2004 Denver Annual Meeting (November 7–10, 2004)

Paper No. 9
Presentation Time: 8:00 AM-12:00 PM

REACTIVE TRANSPORT OF SOLUTES AND ISOTOPES IN THE EUTAW AQUIFER, WESTERN ALABAMA


GRIFFIN, James R., Department of Geology and Geography, Auburn Univ, Auburn, AL 36849, PENNY, Elizabeth A. and LEE, Ming-Kuo, griffj1@auburn.edu

Water chemistry and quality of the Eutaw Formation in west-central Alabama has raised much concern in recent years because the aquifer has been exploited for large quantities of drinking water. Despite its importance as a major source of water supply, the sources of trace metals, the nature of water-rock interaction, fresh water recharge rates, and the influence of microbial processes on water chemistry remain poorly understood. Preliminary data indicate that high metal concentrations correlate with elevated alkalinity levels and pH values in groundwater. Elevated Fe2+, Mg2+, and Sr2+ concentrations may be derived from bacterial iron and manganese reduction as Fe-reducing bacteria metabolize organic matter such as lignite found in Cretaceous coastal plain sediments (Penny et al., 2003). Our field data also indicate that the chemical composition of groundwater evolves as it moves deeper into the subsurface and may also be influenced by physical mixing of Na-Cl and Ca-Mg-HCO3 types of groundwater.

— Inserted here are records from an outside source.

**config.mk**
```make
export PLATFORM = sky130hd
export DESIGN_NAME = dac_clk_synth_ctrl
export DESIGN_NICKNAME = d
export VERILOG_FILES = /design/src/core/clk_synth_pkg.sv /design/src/core/channel_code_map.sv /design/src/core/dac_clk_synth_ctrl.sv
export SDC_FILE = /design/constraint.sdc
export NUM_CORES = 1
export LEC_CHECK = 0
export ABC_AREA = 1
export BUFFER_PORTS_ARGS = -buffer_cell sky130_fd_sc_hd__clkbuf_2
export CAP_MARGIN = 20
export CORE_UTILIZATION = 40
export DETAILED_ROUTE_END_ITERATION = 8
export PLACE_DENSITY = 0.62
export SLEW_MARGIN = 20
export SYNTH_ARGS = -nofsm -noshare
export SYNTH_HDL_FRONTEND = slang
export SYNTH_SLANG_ARGS = --single-unit
```
**constraint.sdc**
```tcl
create_clock -name i_clk -period 1.6 [get_ports i_clk]
set_input_delay 0.24 -clock i_clk [delete_from_list [all_inputs] [get_ports i_clk]]
set_output_delay 0.24 -clock i_clk [all_outputs]
set_load 0.02 [all_outputs]
```
**src/core/clk_synth_pkg.sv**
```systemverilog
// Constants, types and register map of the DAC sample-clock synthesizer
// control block. Assumes one reference clock and a decoded register port.

package clk_synth_pkg;

  // ****************************************
  // Register map
  // ****************************************
  localparam logic [11:0] ADDR_PWR_DN = 12'h011;
  localparam logic [11:0] ADDR_IRQ_EN = 12'h01f;
  localparam logic [11:0] ADDR_IRQ_STS = 12'h023;
  localparam logic [11:0] ADDR_CH0_GAIN_HI = 12'h040;
  localparam logic [11:0] ADDR_CH0_GAIN_LO = 12'h041;
  localparam logic [11:0] ADDR_CH1_GAIN_HI = 12'h044;
  localparam logic [11:0] ADDR_CH1_GAIN_LO = 12'h045;
  localparam logic [11:0] ADDR_PLL_EN = 12'h083;
  localparam logic [11:0] ADDR_PLL_STS = 12'h084;
  localparam logic [11:0] ADDR_LOOP_DIV = 12'h085;
  localparam logic [11:0] ADDR_CP_CUR = 12'h08a;
  localparam logic [11:0] ADDR_OSC_DIV = 12'h08b;
  localparam logic [11:0] ADDR_REF_DIV = 12'h08c;

  // ****************************************
  // Field positions
  // ****************************************
  localparam int EN_START_BIT = 4;
  localparam int EN_RECAL_BIT = 7;
  localparam int STS_UPPER_BIT = 7;
  localparam int STS_LOWER_BIT = 6;
  localparam int STS_CAL_DONE_BIT = 5;
  localparam int STS_LOCK_BIT = 1;
  localparam int IRQ_LOCK_BIT = 4;
  localparam int IRQ_LOST_BIT = 5;
  localparam int PD_CH0_BIT = 6;
  localparam int PD_CH1_BIT = 4;
  localparam int PD_BANDGAP_BIT = 7;
  localparam int PD_BIAS_BIT = 2;
  localparam int CP_BYPASS_BIT = 7;

  // ****************************************
  // Reset values
  // ****************************************
  localparam logic [7:0] RST_REG = 8'h00;
  localparam logic [7:0] RST_LOOP_DIV = 8'h06;
  localparam logic [1:0] RST_OSC_DIV = 2'h1;
  localparam logic [2:0] RST_REF_DIV = 3'h0;

  // ****************************************
  // Calibration timing in reference cycles, search start codes and code offset
  // ****************************************
  localparam logic [6:0] CP_CAL_CYCLES = 7'h40;
  localparam logic [6:0] CP_CAL_LAST = CP_CAL_CYCLES - 7'h01;
  localparam logic [2:0] CP_STEP_LAST = 3'h7;
  localparam logic [5:0] CP_MSB = 6'h20;
  localparam logic [8:0] BAND_MSB = 9'h100;
  localparam logic [3:0] BAND_STEP_LAST = 4'hf;
  localparam logic [15:0] CODE_HALF = 16'h8000;

  typedef enum logic [2:0] {
    ST_IDLE = 3'h0,
    ST_CP_CAL = 3'h1,
    ST_BAND = 3'h3,
    ST_LOCK_WAIT = 3'h2,
    ST_RUN = 3'h6
  } synth_state_t;

  typedef struct packed {
    logic wr;
    logic rd;
    logic [11:0] addr;
    logic [7:0] wdata;
  } reg_req_t;

  typedef struct packed {
    logic locked;
    logic band_upper;
    logic band_lower;
    logic cp_up_high;
    logic vco_fast;
  } analog_sts_t;

endpackage

```
**src/core/channel_code_map.sv**
```systemverilog
// One output channel: maps an input code to an unsigned output level.
// Assumes code, format and power-down come from the same clock domain.
`timescale 1ns/100ps

module channel_code_map (
  input wire logic i_clk,
  input wire logic i_rst_n,
  input wire logic [15:0] i_code,
  input wire logic i_twos,
  input wire logic i_power_down,
  output logic [15:0] o_level
);

  logic [15:0] level_ff;

  // Adding half the range to a twos complement code is an MSB flip
  always_ff @(posedge i_clk) begin
    if (!i_rst_n) begin
      level_ff <= 16'h0000;
    end else if (i_power_down) begin
      level_ff <= 16'h0000;
    end else if (i_twos) begin
      level_ff <= i_code ^ clk_synth_pkg::CODE_HALF;
    end else begin
      level_ff <= i_code;
    end
  end

  assign o_level = level_ff;
endmodule

```
**src/core/dac_clk_synth_ctrl.sv**
```systemverilog
// Control and status logic of the DAC sample-clock synthesizer.
// Runs on the reference clock; analog flags arrive unsynchronised.
`timescale 1ns/100ps

module dac_clk_synth_ctrl (
  input wire logic i_clk,
  input wire logic i_rst_n,
  input wire clk_synth_pkg::reg_req_t i_req,
  input wire clk_synth_pkg::analog_sts_t i_analog,
  input wire logic i_twos_complement,
  input wire logic [15:0] i_ch0_code,
  input wire logic [15:0] i_ch1_code,
  output logic [7:0] o_rdata,
  output logic o_rvalid,
  output logic o_pll_enable,
  output logic [5:0] o_cp_current,
  output logic [5:0] o_cp_trim,
  output logic [8:0] o_vco_band,
  output logic [7:0] o_loop_divide_ratio,
  output logic [1:0] o_oscillator_divider_field,
  output logic [2:0] o_reference_divide_ratio,
  output logic [9:0] o_ch0_gain,
  output logic [9:0] o_ch1_gain,
  output logic o_ch0_power_down,
  output logic o_ch1_power_down,
  output logic o_bandgap_power_down,
  output logic o_bias_power_down,
  output logic [15:0] o_ch0_level,
  output logic [15:0] o_ch1_level
);

  // ****************************************
  // Declarations
  // ****************************************
  clk_synth_pkg::synth_state_t state_ff;
  clk_synth_pkg::synth_state_t nxt_state;
  clk_synth_pkg::analog_sts_t meta_ff;
  clk_synth_pkg::analog_sts_t sync_ff;
  logic [7:0] pwr_dn_ff;
  logic [7:0] irq_en_ff;
  logic [7:0] irq_sts_ff;
  logic [7:0] pll_en_ff;
  logic [7:0] loop_div_ff;
  logic [7:0] cp_cur_ff;
  logic [1:0] osc_div_ff;
  logic [2:0] ref_div_ff;
  logic [9:0] gain0_ff;
  logic [9:0] gain1_ff;
  logic [6:0] cnt_ff;
  logic [5:0] cp_coef_ff;
  logic [5:0] cp_mask_ff;
  logic [8:0] band_ff;
  logic [8:0] band_mask_ff;
  logic cal_done_ff;
  logic lock_ff;
  logic upper_ff;
  logic lower_ff;
  logic recal_prev_ff;
  logic pll_on_ff;
  logic [7:0] rdata_ff;
  logic rvalid_ff;
  logic [7:0] nxt_rdata;
  logic active;
  logic recal_rise;
  logic cp_step;
  logic band_step;
  logic sts_w1c;

  // ****************************************
  // Analog flag synchronisers
  // ****************************************
  always_ff @(posedge i_clk) begin
    if (!i_rst_n) begin
      meta_ff <= '0;
      sync_ff <= '0;
    end else begin
      meta_ff <= i_analog;
      sync_ff <= meta_ff;
    end
  end

  // ****************************************
  // Host-written registers
  // ****************************************
  always_ff @(posedge i_clk) begin
    if (!i_rst_n) begin
      pwr_dn_ff <= clk_synth_pkg::RST_REG;
      irq_en_ff <= clk_synth_pkg::RST_REG;
      pll_en_ff <= clk_synth_pkg::RST_REG;
      loop_div_ff <= clk_synth_pkg::RST_LOOP_DIV;
      cp_cur_ff <= clk_synth_pkg::RST_REG;
      osc_div_ff <= clk_synth_pkg::RST_OSC_DIV;
      ref_div_ff <= clk_synth_pkg::RST_REF_DIV;
      gain0_ff <= 10'h000;
      gain1_ff <= 10'h000;
    end else if (i_req.wr) begin
      case (i_req.addr)
        clk_synth_pkg::ADDR_PWR_DN: pwr_dn_ff <= i_req.wdata;
        clk_synth_pkg::ADDR_IRQ_EN: irq_en_ff <= i_req.wdata;
        clk_synth_pkg::ADDR_PLL_EN: pll_en_ff <= i_req.wdata;
        // Range 6..127 is the host's duty; stored as written
        clk_synth_pkg::ADDR_LOOP_DIV: loop_div_ff <= i_req.wdata;
        clk_synth_pkg::ADDR_CP_CUR: cp_cur_ff <= i_req.wdata;
        clk_synth_pkg::ADDR_OSC_DIV: begin
          // Code zero has no divide ratio; keep the old one
          if (i_req.wdata[1:0] != 2'h0) begin
            osc_div_ff <= i_req.wdata[1:0];
          end
        end
        clk_synth_pkg::ADDR_REF_DIV: ref_div_ff <= i_req.wdata[2:0];
        clk_synth_pkg::ADDR_CH0_GAIN_HI: begin
          gain0_ff[9:8] <= i_req.wdata[1:0];
        end
        clk_synth_pkg::ADDR_CH0_GAIN_LO: gain0_ff[7:0] <= i_req.wdata;
        clk_synth_pkg::ADDR_CH1_GAIN_HI: begin
          gain1_ff[9:8] <= i_req.wdata[1:0];
        end
        clk_synth_pkg::ADDR_CH1_GAIN_LO: gain1_ff[7:0] <= i_req.wdata;
        default: ;
      endcase
    end
  end

  // ****************************************
  // Calibration sequencer
  // ****************************************
  assign active = (state_ff == clk_synth_pkg::ST_LOCK_WAIT) ||
                  (state_ff == clk_synth_pkg::ST_RUN);
  assign recal_rise = pll_en_ff[clk_synth_pkg::EN_RECAL_BIT] && !recal_prev_ff;
  assign cp_step = (cnt_ff[2:0] == clk_synth_pkg::CP_STEP_LAST) &&
                   (cp_mask_ff != 6'h00);
  assign band_step = (cnt_ff[3:0] == clk_synth_pkg::BAND_STEP_LAST);

  always_comb begin
    nxt_state = state_ff;
    case (state_ff)
      clk_synth_pkg::ST_IDLE: begin
        if (pll_en_ff[clk_synth_pkg::EN_START_BIT]) begin
          // Coefficient kept from the first run, or pump bypassed; skip the pump
          if (cal_done_ff || cp_cur_ff[clk_synth_pkg::CP_BYPASS_BIT]) begin
            nxt_state = clk_synth_pkg::ST_BAND;
          end else begin
            nxt_state = clk_synth_pkg::ST_CP_CAL;
          end
        end
      end
      clk_synth_pkg::ST_CP_CAL: begin
        if (cnt_ff == clk_synth_pkg::CP_CAL_LAST) begin
          nxt_state = clk_synth_pkg::ST_BAND;
        end
      end
      clk_synth_pkg::ST_BAND: begin
        if (band_step && band_mask_ff == 9'h001) begin
          nxt_state = clk_synth_pkg::ST_LOCK_WAIT;
        end
      end
      clk_synth_pkg::ST_LOCK_WAIT: begin
        if (sync_ff.locked) begin
          nxt_state = clk_synth_pkg::ST_RUN;
        end else if (recal_rise) begin
          nxt_state = clk_synth_pkg::ST_BAND;
        end
      end
      clk_synth_pkg::ST_RUN: begin
        if (recal_rise) begin
          nxt_state = clk_synth_pkg::ST_BAND;
        end
      end
      default: nxt_state = clk_synth_pkg::ST_IDLE;
    endcase
    if (!pll_en_ff[clk_synth_pkg::EN_START_BIT]) begin
      nxt_state = clk_synth_pkg::ST_IDLE;
    end
  end

  always_ff @(posedge i_clk) begin
    if (!i_rst_n) begin
      state_ff <= clk_synth_pkg::ST_IDLE;
      recal_prev_ff <= 1'b0;
      pll_on_ff <= 1'b0;
    end else begin
      state_ff <= nxt_state;
      recal_prev_ff <= pll_en_ff[clk_synth_pkg::EN_RECAL_BIT];
      pll_on_ff <= (nxt_state != clk_synth_pkg::ST_IDLE);
    end
  end

  always_ff @(posedge i_clk) begin
    if (!i_rst_n || nxt_state != state_ff) begin
      cnt_ff <= 7'h00;
    end else begin
      cnt_ff <= cnt_ff + 7'h01;
    end
  end

  // Successive approximation on the up/down current comparator
  always_ff @(posedge i_clk) begin
    if (!i_rst_n) begin
      cp_coef_ff <= 6'h00;
      cp_mask_ff <= 6'h00;
      cal_done_ff <= 1'b0;
    end else if (state_ff == clk_synth_pkg::ST_IDLE &&
                 nxt_state == clk_synth_pkg::ST_CP_CAL) begin
      cp_coef_ff <= clk_synth_pkg::CP_MSB;
      cp_mask_ff <= clk_synth_pkg::CP_MSB;
    end else if (state_ff == clk_synth_pkg::ST_CP_CAL) begin
      if (cp_step) begin
        cp_coef_ff <= (sync_ff.cp_up_high ? (cp_coef_ff & ~cp_mask_ff)
                                          : cp_coef_ff) | (cp_mask_ff >> 1);
        cp_mask_ff <= cp_mask_ff >> 1;
      end
      if (cnt_ff == clk_synth_pkg::CP_CAL_LAST) begin
        cal_done_ff <= 1'b1;
      end
    end
  end

  // Binary search over the oscillator bands
  always_ff @(posedge i_clk) begin
    if (!i_rst_n) begin
      band_ff <= clk_synth_pkg::BAND_MSB;
      band_mask_ff <= clk_synth_pkg::BAND_MSB;
    end else if (nxt_state == clk_synth_pkg::ST_BAND &&
                 state_ff != clk_synth_pkg::ST_BAND) begin
      band_ff <= clk_synth_pkg::BAND_MSB;
      band_mask_ff <= clk_synth_pkg::BAND_MSB;
    end else if (state_ff == clk_synth_pkg::ST_BAND && band_step) begin
      band_ff <= (sync_ff.vco_fast ? (band_ff & ~band_mask_ff) : band_ff) |
                 (band_mask_ff >> 1);
      band_mask_ff <= band_mask_ff >> 1;
    end
  end

  // ****************************************
  // Status flags and lock events
  // ****************************************
  always_ff @(posedge i_clk) begin
    if (!i_rst_n) begin
      lock_ff <= 1'b0;
      upper_ff <= 1'b0;
      lower_ff <= 1'b0;
    end else begin
      lock_ff <= sync_ff.locked && active;
      upper_ff <= sync_ff.band_upper && active;
      lower_ff <= sync_ff.band_lower && active;
    end
  end

  assign sts_w1c = i_req.wr && (i_req.addr == clk_synth_pkg::ADDR_IRQ_STS);

  // New event beats a write-one-to-clear in the same cycle
  always_ff @(posedge i_clk) begin
    if (!i_rst_n) begin
      irq_sts_ff <= 8'h00;
    end else begin
      irq_sts_ff[clk_synth_pkg::IRQ_LOCK_BIT] <=
        (irq_en_ff[clk_synth_pkg::IRQ_LOCK_BIT] && sync_ff.locked &&
         active && !lock_ff) ||
        (irq_sts_ff[clk_synth_pkg::IRQ_LOCK_BIT] &&
         !(sts_w1c && i_req.wdata[clk_synth_pkg::IRQ_LOCK_BIT]));
      irq_sts_ff[clk_synth_pkg::IRQ_LOST_BIT] <=
        (irq_en_ff[clk_synth_pkg::IRQ_LOST_BIT] && lock_ff &&
         !(sync_ff.locked && active)) ||
        (irq_sts_ff[clk_synth_pkg::IRQ_LOST_BIT] &&
         !(sts_w1c && i_req.wdata[clk_synth_pkg::IRQ_LOST_BIT]));
    end
  end

  // ****************************************
  // Read-back
  // ****************************************
  always_comb begin
    nxt_rdata = 8'h00;
    case (i_req.addr)
      clk_synth_pkg::ADDR_PWR_DN: nxt_rdata = pwr_dn_ff;
      clk_synth_pkg::ADDR_IRQ_EN: nxt_rdata = irq_en_ff;
      clk_synth_pkg::ADDR_IRQ_STS: nxt_rdata = irq_sts_ff;
      clk_synth_pkg::ADDR_CH0_GAIN_HI: nxt_rdata = {6'h00, gain0_ff[9:8]};
      clk_synth_pkg::ADDR_CH0_GAIN_LO: nxt_rdata = gain0_ff[7:0];
      clk_synth_pkg::ADDR_CH1_GAIN_HI: nxt_rdata = {6'h00, gain1_ff[9:8]};
      clk_synth_pkg::ADDR_CH1_GAIN_LO: nxt_rdata = gain1_ff[7:0];
      clk_synth_pkg::ADDR_PLL_EN: nxt_rdata = pll_en_ff;
      clk_synth_pkg::ADDR_PLL_STS: begin
        nxt_rdata[clk_synth_pkg::STS_UPPER_BIT] = upper_ff;
        nxt_rdata[clk_synth_pkg::STS_LOWER_BIT] = lower_ff;
        nxt_rdata[clk_synth_pkg::STS_CAL_DONE_BIT] = cal_done_ff;
        nxt_rdata[clk_synth_pkg::STS_LOCK_BIT] = lock_ff;
      end
      clk_synth_pkg::ADDR_LOOP_DIV: nxt_rdata = loop_div_ff;
      clk_synth_pkg::ADDR_CP_CUR: nxt_rdata = cp_cur_ff;
      clk_synth_pkg::ADDR_OSC_DIV: nxt_rdata = {6'h00, osc_div_ff};
      clk_synth_pkg::ADDR_REF_DIV: nxt_rdata = {5'h00, ref_div_ff};
      default: nxt_rdata = 8'h00;
    endcase
  end

  always_ff @(posedge i_clk) begin
    if (!i_rst_n) begin
      rdata_ff <= 8'h00;
      rvalid_ff <= 1'b0;
    end else begin
      rdata_ff <= i_req.rd ? nxt_rdata : 8'h00;
      rvalid_ff <= i_req.rd;
    end
  end

  // ****************************************
  // Channels and outputs
  // ****************************************
  channel_code_map u_ch0 (
    .i_clk(i_clk),
    .i_rst_n(i_rst_n),
    .i_code(i_ch0_code),
    .i_twos(i_twos_complement),
    .i_power_down(pwr_dn_ff[clk_synth_pkg::PD_CH0_BIT]),
    .o_level(o_ch0_level)
  );

  channel_code_map u_ch1 (
    .i_clk(i_clk),
    .i_rst_n(i_rst_n),
    .i_code(i_ch1_code),
    .i_twos(i_twos_complement),
    .i_power_down(pwr_dn_ff[clk_synth_pkg::PD_CH1_BIT]),
    .o_level(o_ch1_level)
  );

  assign o_rdata = rdata_ff;
  assign o_rvalid = rvalid_ff;
  assign o_pll_enable = pll_on_ff;
  assign o_cp_current = cp_cur_ff[5:0];
  assign o_cp_trim = cp_coef_ff;
  assign o_vco_band = band_ff;
  assign o_loop_divide_ratio = loop_div_ff;
  assign o_oscillator_divider_field = osc_div_ff;
  assign o_reference_divide_ratio = ref_div_ff;
  assign o_ch0_gain = gain0_ff;
  assign o_ch1_gain = gain1_ff;
  assign o_ch0_power_down = pwr_dn_ff[clk_synth_pkg::PD_CH0_BIT];
  assign o_ch1_power_down = pwr_dn_ff[clk_synth_pkg::PD_CH1_BIT];
  assign o_bandgap_power_down = pwr_dn_ff[clk_synth_pkg::PD_BANDGAP_BIT];
  assign o_bias_power_down = pwr_dn_ff[clk_synth_pkg::PD_BIAS_BIT];
endmodule

```
==> impl_metrics.ini, run 1 <==
[run_status]
status = complete, no violations

[timing]
timing.final.max_slew_violations = 0
rsz0062_at_grt = yes
post-route-period-util_pct = 96.4
slew_headroom_pct = 71.2
fin_tns_setup_ns = 0
finalHoldViolCount = 0
finClkSkew_ns = 0.00775
worst_pin_slew_ns = 0.431
holdWs_ns = 0.0154
setup_viol = 0
finalCriticalPeriod_ns = 1.54
max_freq_mhz = 649

[critical_path]
reg2reg_slack_ns = 0.06
cp.required_ns = 1.92
reg2reg_to = band_mask_ff[4]
rr_worst_depth = 8
worstReg2RegStart = cnt_ff[1]
critPathMaxFanout = 8
crit_type = reg2reg
cp.arrival_ns = 1.86
critical_path.top_delay_family = simple AND/OR/NAND/NOR gates
cp_num_buf_inv = 1
cpMostUsedCell = nor2_1
critical_path.max_stage_delay_ns = 0.33
start_kind = flip-flop
cp_cell_sequence = ha_4 > nand3_4 > nor2_1 > nand2_1 > nand4_1 > o21ai_4 > clkbuf_16 > nor2_1
cp_slowest_cell = dfxtp_2
cp-end-kind = flip-flop

[final_layout]
final_cell_mix = clkbuf_2, dfxtp_1, inv_1
area_delta_synth_final_pct = 33.1
final_core_util_pct = 54.8
drive_above_1_share_pct = 26.9
mostFrequentLayoutCell = clkbuf_2
layout.cells.non_filler = 1373
nets = 1206
antenna_cells = 0
nFillCells = 1650

[floorplanning]
die_area_sq_mm = 0.0177
rows = 47
fp.dieH_um = 133
die_w_um = 133
core_sq_mm = 0.0166
initial_core_util_pct = 41.2
ios = 162

[power_and_ir_drop]
p_leak_nw = 4.21
ir_worst_vdd_mv = 0.774
powerDensity_mw_per_mm2 = 960

[synth]
ys_types = 32
yosys.area.top_type_share_pct = 47.9
avgSynthCellArea_sq_um = 7.53
yosys-top-cells-area = dfxtp_1, inv_1, nand2_1
synthCells = 911
synth-seq-cells = 164
ys.warnings.count = 0
synth_seq_area_share_pct = 47.9
syn_area_sq_mm = 0.00686
synth_top_cell_by_area = dfxtp_1
syn_nets = 975

[detailed_routing]
wl_met1_um = 8940
drc_errors = 0
dr.pass1.iters = 5
wl_per_cell_um = 14.2
wirelength_um = 19500
drtIter0Drc = 321
ant_nets = 0
viasPerCell = 4.75
met3_length_um = 941
wl_met2_um = 9250
num_vias = 6523
highest_layer = met4

[min_path]
hp-start = i_ch0_code[10]
hold_class = in2reg
min_to = u_ch0.o_level[10]
whs_path_depth = 3

[global_route]
grt.overflow.total = 0
grt_max_degree = 58
grt_pass1_vias = 6047
grt_pass1_wl_um = 31000
track_usage_pct = 22.6
antenna_found_initial = 0

[clocking]
cts_tree = yes
clock_latency_ns = 0.42
htree_levels = 4
cts_sinks = 164
clk_path_buf_depth = 2
numCtsBuffers = 17
clk_pin_slew_ns = 0.06
cts_root_buf = clkbuf_16

[placement]
place_inst = 1311
gp_congestion = 0.865
port_buffers = 161
dp_hpwl_um = 14300

[run]
cap_violations = 0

Sequential peaks of Ca2+, Mg2+, K+, and Na2+ along the flowpaths indicate that separation of ions may be driven by cation exchange between groundwater and clay minerals like glauconite, which is abundant in the Eutaw Formation. It is thus hypothesized that the elevated alkalinity (and subsequent high metal concentrations) is potentially produced in two ways, by subsurface bacterial iron and manganese reduction, and/or inorganically by water-sediment interaction. Carbon isotopic signatures (13C/12C ratios) of groundwater and authigenic carbonate minerals (siderite and rhodochrosite) are used to quantitatively test hypothesized geochemical reactions (i.e., bacterial Fe reduction and cation exchange) that control bulk water chemistry, and to what extent microbial activity controls metal mobility. Reaction paths modeling of bacterial Fe3+ and Mn4+ reduction indicates that metal concentrations in coastal plain aquifers are highly influenced by biotransformation of Fe and Mn-oxide and carbonate minerals. A basin hydrology model Basin2 (Bethke et al., 1993) is used to simulate the transport of 36Cl in the Eutaw aquifer to interpret residence time of groundwater. The results show that 36Cl/Cl ratios are mainly affected by natural decay of 36Cl and presence of Cl in old groundwater.